— Problem statement —
Return only the lines of the listing below that run from the line with "dlymetal6s2s,0,1" through the line with "## run 3: metal layers", both ends included, exactly as written.

— Record excerpts —

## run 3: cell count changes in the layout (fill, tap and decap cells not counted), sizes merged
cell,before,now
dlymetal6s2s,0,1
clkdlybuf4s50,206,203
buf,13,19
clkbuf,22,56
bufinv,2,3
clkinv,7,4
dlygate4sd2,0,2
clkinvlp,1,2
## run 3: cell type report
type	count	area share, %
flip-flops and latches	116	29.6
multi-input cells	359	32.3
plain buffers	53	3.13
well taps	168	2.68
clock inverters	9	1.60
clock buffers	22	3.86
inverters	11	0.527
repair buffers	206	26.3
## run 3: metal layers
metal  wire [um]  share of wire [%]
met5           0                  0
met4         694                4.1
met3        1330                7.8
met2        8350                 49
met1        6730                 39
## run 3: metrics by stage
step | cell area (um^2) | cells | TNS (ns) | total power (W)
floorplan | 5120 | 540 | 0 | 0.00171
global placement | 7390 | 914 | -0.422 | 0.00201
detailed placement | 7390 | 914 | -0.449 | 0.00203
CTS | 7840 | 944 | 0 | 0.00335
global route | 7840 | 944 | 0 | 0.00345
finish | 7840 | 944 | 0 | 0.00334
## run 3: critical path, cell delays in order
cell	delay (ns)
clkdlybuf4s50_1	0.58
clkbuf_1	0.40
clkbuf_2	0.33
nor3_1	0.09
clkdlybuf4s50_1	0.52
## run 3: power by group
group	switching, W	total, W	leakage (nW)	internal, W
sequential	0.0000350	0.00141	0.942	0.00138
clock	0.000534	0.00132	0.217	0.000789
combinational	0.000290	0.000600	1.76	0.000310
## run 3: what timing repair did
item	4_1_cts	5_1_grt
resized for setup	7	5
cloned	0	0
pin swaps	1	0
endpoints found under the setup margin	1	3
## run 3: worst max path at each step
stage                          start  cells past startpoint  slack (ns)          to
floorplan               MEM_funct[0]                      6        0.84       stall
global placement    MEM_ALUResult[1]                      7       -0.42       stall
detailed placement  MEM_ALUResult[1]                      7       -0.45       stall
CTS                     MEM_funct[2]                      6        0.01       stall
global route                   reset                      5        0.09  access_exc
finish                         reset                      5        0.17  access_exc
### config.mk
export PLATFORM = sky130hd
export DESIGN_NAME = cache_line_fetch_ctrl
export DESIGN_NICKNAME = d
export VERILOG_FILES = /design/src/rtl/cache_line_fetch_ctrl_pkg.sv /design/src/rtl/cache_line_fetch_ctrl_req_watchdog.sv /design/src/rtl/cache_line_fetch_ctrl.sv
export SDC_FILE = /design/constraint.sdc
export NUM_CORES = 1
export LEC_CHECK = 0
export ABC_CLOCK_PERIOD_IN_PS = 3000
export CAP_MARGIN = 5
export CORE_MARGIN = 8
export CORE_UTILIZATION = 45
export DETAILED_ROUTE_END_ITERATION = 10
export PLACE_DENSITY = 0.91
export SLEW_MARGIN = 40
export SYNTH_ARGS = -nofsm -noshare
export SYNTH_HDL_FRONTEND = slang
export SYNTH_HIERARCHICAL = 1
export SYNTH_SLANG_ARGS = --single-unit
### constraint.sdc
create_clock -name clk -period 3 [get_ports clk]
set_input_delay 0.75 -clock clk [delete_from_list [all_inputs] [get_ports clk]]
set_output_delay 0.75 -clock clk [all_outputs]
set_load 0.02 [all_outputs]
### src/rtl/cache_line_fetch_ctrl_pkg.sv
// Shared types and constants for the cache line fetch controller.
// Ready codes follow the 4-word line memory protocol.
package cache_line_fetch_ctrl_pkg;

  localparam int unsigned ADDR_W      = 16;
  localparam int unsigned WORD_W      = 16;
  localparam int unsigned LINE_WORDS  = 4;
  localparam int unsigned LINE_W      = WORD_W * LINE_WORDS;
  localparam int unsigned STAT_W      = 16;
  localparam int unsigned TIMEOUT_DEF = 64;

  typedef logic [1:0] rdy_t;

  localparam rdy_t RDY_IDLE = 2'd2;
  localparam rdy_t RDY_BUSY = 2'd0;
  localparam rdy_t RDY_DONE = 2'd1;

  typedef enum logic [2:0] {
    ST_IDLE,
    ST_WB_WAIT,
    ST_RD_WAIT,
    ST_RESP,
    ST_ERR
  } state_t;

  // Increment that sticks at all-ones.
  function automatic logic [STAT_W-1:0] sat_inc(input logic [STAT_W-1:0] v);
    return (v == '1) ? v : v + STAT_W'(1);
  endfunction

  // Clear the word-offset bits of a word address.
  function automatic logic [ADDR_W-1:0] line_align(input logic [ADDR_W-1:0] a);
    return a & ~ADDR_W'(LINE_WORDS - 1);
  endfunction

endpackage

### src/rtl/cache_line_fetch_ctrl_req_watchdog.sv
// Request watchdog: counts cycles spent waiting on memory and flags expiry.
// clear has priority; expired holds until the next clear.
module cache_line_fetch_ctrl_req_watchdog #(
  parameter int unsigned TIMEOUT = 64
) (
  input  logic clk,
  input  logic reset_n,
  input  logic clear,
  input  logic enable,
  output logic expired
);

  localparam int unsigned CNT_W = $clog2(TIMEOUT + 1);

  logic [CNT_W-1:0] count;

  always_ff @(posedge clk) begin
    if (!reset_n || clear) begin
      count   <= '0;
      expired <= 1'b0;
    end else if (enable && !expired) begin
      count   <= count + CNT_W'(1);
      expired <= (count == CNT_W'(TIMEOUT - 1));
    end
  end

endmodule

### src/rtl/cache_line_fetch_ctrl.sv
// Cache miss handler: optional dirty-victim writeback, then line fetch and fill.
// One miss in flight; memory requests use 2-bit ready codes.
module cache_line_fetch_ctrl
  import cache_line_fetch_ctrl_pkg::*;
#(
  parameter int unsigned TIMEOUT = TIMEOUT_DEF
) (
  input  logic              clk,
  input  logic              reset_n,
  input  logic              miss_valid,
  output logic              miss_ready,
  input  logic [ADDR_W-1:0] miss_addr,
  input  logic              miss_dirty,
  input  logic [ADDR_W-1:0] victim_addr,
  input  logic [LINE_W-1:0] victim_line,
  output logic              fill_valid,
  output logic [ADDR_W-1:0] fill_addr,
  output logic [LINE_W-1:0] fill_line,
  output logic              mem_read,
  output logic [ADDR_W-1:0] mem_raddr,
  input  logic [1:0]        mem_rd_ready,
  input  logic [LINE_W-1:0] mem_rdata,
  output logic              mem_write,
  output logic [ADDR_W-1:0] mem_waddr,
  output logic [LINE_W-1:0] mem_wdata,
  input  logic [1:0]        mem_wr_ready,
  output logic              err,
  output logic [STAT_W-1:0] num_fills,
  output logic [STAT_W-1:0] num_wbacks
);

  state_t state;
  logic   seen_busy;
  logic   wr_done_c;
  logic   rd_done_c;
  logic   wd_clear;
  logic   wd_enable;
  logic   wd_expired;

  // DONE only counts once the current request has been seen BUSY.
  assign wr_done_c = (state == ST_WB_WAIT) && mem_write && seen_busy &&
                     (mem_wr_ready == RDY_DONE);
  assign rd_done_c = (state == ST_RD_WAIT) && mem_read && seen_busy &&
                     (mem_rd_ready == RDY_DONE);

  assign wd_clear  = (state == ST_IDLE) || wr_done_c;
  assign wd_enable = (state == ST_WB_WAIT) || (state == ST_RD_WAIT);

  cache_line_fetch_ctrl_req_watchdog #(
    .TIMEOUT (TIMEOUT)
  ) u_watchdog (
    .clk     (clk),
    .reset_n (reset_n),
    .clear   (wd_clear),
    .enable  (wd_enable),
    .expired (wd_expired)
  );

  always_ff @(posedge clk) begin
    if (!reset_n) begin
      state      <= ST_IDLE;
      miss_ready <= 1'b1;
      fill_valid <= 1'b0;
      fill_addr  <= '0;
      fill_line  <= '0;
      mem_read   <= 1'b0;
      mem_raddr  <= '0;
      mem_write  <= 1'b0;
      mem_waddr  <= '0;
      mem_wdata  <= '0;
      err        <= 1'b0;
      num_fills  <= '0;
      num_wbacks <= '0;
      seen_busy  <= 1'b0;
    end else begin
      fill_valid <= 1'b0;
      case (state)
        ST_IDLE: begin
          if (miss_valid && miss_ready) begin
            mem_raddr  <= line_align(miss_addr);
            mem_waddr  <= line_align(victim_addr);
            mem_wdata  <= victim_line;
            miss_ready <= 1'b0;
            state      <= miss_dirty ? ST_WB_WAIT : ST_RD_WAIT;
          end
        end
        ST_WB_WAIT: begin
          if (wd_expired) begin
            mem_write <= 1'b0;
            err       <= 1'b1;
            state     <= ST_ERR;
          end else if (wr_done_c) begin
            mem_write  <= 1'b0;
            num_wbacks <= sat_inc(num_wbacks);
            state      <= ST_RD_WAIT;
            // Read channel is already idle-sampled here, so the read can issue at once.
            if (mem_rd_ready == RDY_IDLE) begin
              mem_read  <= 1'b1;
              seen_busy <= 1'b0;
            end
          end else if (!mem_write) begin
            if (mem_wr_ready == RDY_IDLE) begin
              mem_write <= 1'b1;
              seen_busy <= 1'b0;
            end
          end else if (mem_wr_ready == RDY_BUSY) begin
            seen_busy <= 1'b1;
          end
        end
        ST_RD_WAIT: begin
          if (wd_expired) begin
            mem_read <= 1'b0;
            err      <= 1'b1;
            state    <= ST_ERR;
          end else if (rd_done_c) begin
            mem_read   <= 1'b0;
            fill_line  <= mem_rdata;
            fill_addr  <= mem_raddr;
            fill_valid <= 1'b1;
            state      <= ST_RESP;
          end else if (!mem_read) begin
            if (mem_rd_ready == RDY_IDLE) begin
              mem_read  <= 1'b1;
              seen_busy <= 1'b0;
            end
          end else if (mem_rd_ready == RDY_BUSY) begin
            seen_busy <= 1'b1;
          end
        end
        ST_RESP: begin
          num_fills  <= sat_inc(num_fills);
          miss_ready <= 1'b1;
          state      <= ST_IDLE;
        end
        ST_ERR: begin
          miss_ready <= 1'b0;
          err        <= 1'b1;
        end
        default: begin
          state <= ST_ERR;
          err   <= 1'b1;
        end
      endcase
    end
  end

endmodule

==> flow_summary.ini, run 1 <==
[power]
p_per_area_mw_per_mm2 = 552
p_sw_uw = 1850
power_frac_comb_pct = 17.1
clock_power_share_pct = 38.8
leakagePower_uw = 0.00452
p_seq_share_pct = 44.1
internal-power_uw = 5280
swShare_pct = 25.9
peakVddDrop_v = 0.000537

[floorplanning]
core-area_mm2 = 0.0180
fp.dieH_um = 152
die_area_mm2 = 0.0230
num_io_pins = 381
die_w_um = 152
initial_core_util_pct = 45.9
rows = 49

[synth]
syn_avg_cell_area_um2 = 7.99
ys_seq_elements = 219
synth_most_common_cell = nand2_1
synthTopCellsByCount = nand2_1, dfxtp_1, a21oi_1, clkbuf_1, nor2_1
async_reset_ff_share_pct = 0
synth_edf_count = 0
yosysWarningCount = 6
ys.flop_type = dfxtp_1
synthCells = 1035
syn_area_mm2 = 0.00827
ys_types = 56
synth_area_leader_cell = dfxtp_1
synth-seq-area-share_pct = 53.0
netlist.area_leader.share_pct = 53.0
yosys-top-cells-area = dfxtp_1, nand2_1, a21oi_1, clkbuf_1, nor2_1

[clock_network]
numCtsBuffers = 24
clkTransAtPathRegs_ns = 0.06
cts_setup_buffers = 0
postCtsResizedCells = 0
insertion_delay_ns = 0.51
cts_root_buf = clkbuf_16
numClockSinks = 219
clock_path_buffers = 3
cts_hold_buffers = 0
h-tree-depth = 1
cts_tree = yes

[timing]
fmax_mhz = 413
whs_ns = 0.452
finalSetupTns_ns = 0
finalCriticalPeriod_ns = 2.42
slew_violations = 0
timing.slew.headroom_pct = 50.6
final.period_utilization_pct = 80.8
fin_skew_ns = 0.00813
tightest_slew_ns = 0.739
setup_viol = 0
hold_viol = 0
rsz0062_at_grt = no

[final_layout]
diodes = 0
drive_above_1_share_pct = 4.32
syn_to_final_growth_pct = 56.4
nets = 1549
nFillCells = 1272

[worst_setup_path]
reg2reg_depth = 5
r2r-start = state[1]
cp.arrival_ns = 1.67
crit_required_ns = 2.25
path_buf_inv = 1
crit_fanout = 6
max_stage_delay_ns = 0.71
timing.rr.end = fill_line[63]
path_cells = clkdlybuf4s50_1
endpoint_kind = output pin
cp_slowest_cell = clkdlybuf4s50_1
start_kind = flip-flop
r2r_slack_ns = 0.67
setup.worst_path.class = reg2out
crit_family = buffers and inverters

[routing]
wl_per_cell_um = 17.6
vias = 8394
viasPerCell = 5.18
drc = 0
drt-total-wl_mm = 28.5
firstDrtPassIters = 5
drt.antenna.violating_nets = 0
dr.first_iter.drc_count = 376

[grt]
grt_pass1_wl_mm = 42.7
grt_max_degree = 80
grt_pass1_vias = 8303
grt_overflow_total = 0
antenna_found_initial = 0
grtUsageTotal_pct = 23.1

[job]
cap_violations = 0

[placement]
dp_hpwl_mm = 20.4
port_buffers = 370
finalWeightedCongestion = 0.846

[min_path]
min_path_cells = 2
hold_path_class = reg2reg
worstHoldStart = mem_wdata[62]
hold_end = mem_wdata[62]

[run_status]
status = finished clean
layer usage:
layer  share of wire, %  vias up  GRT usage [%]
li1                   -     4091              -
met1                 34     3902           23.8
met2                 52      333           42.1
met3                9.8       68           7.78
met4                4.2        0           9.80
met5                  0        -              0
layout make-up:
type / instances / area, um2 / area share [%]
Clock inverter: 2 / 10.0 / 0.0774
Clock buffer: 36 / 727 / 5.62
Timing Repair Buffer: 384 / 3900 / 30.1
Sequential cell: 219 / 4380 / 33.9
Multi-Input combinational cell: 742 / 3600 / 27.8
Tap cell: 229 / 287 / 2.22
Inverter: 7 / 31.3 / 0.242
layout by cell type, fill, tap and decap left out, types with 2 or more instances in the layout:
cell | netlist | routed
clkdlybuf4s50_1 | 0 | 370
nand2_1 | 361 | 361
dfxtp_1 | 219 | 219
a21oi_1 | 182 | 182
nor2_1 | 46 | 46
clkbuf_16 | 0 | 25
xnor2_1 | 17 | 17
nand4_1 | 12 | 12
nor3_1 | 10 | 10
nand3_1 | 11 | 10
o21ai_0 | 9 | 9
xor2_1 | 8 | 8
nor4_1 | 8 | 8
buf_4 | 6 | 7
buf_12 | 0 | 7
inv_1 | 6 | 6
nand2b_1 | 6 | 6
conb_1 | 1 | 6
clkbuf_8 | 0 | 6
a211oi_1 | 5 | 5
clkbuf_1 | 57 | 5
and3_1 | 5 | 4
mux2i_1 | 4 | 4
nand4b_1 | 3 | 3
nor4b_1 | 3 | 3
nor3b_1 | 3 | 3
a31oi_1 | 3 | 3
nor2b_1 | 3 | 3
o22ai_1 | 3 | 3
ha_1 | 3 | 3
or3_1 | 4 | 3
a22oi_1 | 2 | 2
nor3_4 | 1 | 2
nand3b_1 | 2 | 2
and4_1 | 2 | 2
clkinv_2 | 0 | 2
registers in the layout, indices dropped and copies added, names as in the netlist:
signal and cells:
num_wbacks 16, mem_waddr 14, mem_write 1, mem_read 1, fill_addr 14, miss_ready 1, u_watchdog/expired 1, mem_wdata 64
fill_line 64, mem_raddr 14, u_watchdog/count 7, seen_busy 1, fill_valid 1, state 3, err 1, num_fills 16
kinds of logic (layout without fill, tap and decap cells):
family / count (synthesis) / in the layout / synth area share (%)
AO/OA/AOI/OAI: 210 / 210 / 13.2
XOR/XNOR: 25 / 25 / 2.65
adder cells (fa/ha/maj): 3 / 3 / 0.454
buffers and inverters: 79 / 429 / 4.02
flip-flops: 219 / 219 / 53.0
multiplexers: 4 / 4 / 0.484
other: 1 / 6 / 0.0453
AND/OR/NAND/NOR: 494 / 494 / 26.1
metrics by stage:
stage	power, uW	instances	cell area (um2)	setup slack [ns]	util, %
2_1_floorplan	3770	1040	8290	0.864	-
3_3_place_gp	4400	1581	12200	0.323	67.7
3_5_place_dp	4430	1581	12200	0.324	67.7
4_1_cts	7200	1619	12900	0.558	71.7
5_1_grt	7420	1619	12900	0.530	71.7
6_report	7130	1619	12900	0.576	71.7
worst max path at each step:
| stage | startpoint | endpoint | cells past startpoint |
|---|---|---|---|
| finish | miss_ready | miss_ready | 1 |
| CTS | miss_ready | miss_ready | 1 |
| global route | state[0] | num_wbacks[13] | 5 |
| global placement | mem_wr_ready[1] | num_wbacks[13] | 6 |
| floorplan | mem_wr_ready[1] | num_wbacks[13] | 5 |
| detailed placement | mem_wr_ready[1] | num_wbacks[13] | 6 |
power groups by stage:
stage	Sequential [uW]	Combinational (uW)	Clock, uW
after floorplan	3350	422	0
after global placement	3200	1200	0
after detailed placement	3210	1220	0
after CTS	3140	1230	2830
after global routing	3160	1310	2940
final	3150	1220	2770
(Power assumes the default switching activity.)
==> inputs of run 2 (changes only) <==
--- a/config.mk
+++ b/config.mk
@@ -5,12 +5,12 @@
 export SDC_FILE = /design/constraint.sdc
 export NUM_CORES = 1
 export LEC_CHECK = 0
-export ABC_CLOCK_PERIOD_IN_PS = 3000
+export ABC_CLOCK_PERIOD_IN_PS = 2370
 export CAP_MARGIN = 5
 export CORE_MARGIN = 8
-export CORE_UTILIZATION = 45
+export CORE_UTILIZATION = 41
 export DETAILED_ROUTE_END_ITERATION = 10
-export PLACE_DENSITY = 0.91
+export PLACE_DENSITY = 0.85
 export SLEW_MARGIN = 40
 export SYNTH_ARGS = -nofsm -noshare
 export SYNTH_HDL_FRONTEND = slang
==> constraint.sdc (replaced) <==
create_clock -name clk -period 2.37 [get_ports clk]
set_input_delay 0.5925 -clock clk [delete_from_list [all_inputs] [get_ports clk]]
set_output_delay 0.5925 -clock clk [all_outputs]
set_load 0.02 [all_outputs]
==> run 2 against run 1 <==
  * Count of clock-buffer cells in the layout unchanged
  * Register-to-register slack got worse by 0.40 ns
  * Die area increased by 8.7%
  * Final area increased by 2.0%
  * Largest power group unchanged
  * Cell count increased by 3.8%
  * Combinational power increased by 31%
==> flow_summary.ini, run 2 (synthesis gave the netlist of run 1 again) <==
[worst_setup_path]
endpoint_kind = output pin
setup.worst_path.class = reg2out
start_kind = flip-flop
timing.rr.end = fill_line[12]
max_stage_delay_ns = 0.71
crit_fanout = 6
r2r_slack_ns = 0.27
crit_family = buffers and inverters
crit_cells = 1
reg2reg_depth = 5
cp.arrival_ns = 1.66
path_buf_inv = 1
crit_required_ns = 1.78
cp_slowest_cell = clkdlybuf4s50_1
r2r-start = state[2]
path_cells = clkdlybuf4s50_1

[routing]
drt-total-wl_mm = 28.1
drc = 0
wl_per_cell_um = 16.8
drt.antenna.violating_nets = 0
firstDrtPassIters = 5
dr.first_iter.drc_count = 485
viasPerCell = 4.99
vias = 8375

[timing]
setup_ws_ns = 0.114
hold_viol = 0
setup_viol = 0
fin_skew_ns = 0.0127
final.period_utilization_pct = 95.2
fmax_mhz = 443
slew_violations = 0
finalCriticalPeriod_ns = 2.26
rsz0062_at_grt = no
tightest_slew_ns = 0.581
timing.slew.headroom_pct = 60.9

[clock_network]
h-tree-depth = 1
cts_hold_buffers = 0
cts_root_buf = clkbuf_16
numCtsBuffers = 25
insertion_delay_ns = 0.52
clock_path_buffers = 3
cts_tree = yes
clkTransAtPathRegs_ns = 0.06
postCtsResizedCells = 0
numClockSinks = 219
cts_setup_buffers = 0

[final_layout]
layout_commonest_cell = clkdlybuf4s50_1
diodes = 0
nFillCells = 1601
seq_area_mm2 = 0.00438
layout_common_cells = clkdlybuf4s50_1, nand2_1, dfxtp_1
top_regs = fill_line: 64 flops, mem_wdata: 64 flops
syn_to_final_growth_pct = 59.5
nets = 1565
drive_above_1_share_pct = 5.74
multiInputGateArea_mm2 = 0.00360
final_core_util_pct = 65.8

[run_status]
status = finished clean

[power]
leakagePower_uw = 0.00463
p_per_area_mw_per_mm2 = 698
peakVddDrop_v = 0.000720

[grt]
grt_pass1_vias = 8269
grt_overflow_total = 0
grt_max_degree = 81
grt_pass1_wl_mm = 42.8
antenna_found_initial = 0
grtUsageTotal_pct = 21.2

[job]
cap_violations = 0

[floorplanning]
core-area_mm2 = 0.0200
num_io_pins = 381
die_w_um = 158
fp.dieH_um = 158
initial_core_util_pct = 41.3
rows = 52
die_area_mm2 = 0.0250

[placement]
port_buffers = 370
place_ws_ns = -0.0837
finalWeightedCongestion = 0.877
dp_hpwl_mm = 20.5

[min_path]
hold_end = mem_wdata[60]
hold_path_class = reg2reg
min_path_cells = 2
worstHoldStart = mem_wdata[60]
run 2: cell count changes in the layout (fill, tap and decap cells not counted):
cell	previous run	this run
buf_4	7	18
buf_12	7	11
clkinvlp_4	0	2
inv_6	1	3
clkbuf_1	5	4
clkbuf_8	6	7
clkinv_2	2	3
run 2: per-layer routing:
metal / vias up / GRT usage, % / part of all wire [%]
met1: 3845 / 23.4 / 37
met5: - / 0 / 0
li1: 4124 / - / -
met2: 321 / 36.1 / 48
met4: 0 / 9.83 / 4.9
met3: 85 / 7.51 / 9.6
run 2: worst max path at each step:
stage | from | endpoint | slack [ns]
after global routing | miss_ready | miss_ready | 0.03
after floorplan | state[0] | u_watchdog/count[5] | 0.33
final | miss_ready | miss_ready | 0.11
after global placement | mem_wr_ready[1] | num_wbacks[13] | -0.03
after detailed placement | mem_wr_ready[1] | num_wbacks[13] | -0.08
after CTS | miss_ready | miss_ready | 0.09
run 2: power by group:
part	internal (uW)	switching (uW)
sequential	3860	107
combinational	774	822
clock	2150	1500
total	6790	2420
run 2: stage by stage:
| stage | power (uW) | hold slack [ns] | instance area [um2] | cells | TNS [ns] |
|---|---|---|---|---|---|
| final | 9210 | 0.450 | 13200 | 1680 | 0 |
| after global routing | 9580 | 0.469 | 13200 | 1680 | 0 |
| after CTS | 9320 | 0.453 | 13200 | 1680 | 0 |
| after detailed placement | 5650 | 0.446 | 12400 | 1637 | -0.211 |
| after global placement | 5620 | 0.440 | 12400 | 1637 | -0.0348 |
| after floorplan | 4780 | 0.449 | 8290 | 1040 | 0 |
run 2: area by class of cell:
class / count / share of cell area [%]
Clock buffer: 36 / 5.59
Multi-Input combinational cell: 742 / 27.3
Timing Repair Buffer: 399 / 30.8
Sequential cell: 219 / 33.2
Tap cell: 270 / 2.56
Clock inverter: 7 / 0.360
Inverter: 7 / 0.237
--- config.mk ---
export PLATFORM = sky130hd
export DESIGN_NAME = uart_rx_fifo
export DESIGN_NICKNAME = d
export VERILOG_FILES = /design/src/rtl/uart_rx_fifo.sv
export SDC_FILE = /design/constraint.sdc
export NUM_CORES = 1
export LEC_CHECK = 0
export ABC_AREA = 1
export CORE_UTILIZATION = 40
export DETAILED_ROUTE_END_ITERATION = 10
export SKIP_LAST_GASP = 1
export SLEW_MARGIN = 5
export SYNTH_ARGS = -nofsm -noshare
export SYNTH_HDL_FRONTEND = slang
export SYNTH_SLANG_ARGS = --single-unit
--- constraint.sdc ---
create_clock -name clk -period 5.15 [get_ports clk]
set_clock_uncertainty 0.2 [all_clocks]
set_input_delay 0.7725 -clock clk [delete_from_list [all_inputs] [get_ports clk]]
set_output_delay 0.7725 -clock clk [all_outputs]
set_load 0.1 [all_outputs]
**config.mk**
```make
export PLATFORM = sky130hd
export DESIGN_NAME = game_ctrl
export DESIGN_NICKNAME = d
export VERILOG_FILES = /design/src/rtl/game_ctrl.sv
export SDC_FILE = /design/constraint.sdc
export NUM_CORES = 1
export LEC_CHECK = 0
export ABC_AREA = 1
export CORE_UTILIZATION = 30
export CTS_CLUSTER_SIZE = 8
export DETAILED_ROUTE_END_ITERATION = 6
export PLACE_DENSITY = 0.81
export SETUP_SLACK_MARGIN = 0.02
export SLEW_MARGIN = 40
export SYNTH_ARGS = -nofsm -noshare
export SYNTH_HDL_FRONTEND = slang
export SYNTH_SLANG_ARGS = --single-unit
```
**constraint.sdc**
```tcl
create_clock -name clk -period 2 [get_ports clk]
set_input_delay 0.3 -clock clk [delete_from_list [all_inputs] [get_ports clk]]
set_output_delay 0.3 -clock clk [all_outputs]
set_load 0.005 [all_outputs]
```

==

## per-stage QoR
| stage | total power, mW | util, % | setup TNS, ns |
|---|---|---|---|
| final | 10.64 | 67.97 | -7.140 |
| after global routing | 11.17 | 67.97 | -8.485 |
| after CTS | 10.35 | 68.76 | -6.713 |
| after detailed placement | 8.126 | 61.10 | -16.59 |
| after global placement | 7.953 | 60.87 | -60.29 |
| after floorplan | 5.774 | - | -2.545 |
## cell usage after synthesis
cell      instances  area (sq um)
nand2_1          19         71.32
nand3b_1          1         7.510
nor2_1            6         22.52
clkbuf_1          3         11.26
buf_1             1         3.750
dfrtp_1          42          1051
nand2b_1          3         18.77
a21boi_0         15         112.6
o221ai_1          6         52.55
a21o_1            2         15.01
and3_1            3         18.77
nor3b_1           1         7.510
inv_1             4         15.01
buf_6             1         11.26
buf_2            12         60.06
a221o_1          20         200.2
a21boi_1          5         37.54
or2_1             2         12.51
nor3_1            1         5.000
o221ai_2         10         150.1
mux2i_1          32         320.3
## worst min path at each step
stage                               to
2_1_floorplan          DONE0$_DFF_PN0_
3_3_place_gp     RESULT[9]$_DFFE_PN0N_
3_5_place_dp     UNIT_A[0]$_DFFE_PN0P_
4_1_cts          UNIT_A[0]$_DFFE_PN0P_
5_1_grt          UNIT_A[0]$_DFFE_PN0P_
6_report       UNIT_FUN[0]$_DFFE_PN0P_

— Output below —
dlymetal6s2s,0,1
clkdlybuf4s50,206,203
buf,13,19
clkbuf,22,56
bufinv,2,3
clkinv,7,4
dlygate4sd2,0,2
clkinvlp,1,2
## run 3: cell type report
type	count	area share, %
flip-flops and latches	116	29.6
multi-input cells	359	32.3
plain buffers	53	3.13
well taps	168	2.68
clock inverters	9	1.60
clock buffers	22	3.86
inverters	11	0.527
repair buffers	206	26.3
## run 3: metal layers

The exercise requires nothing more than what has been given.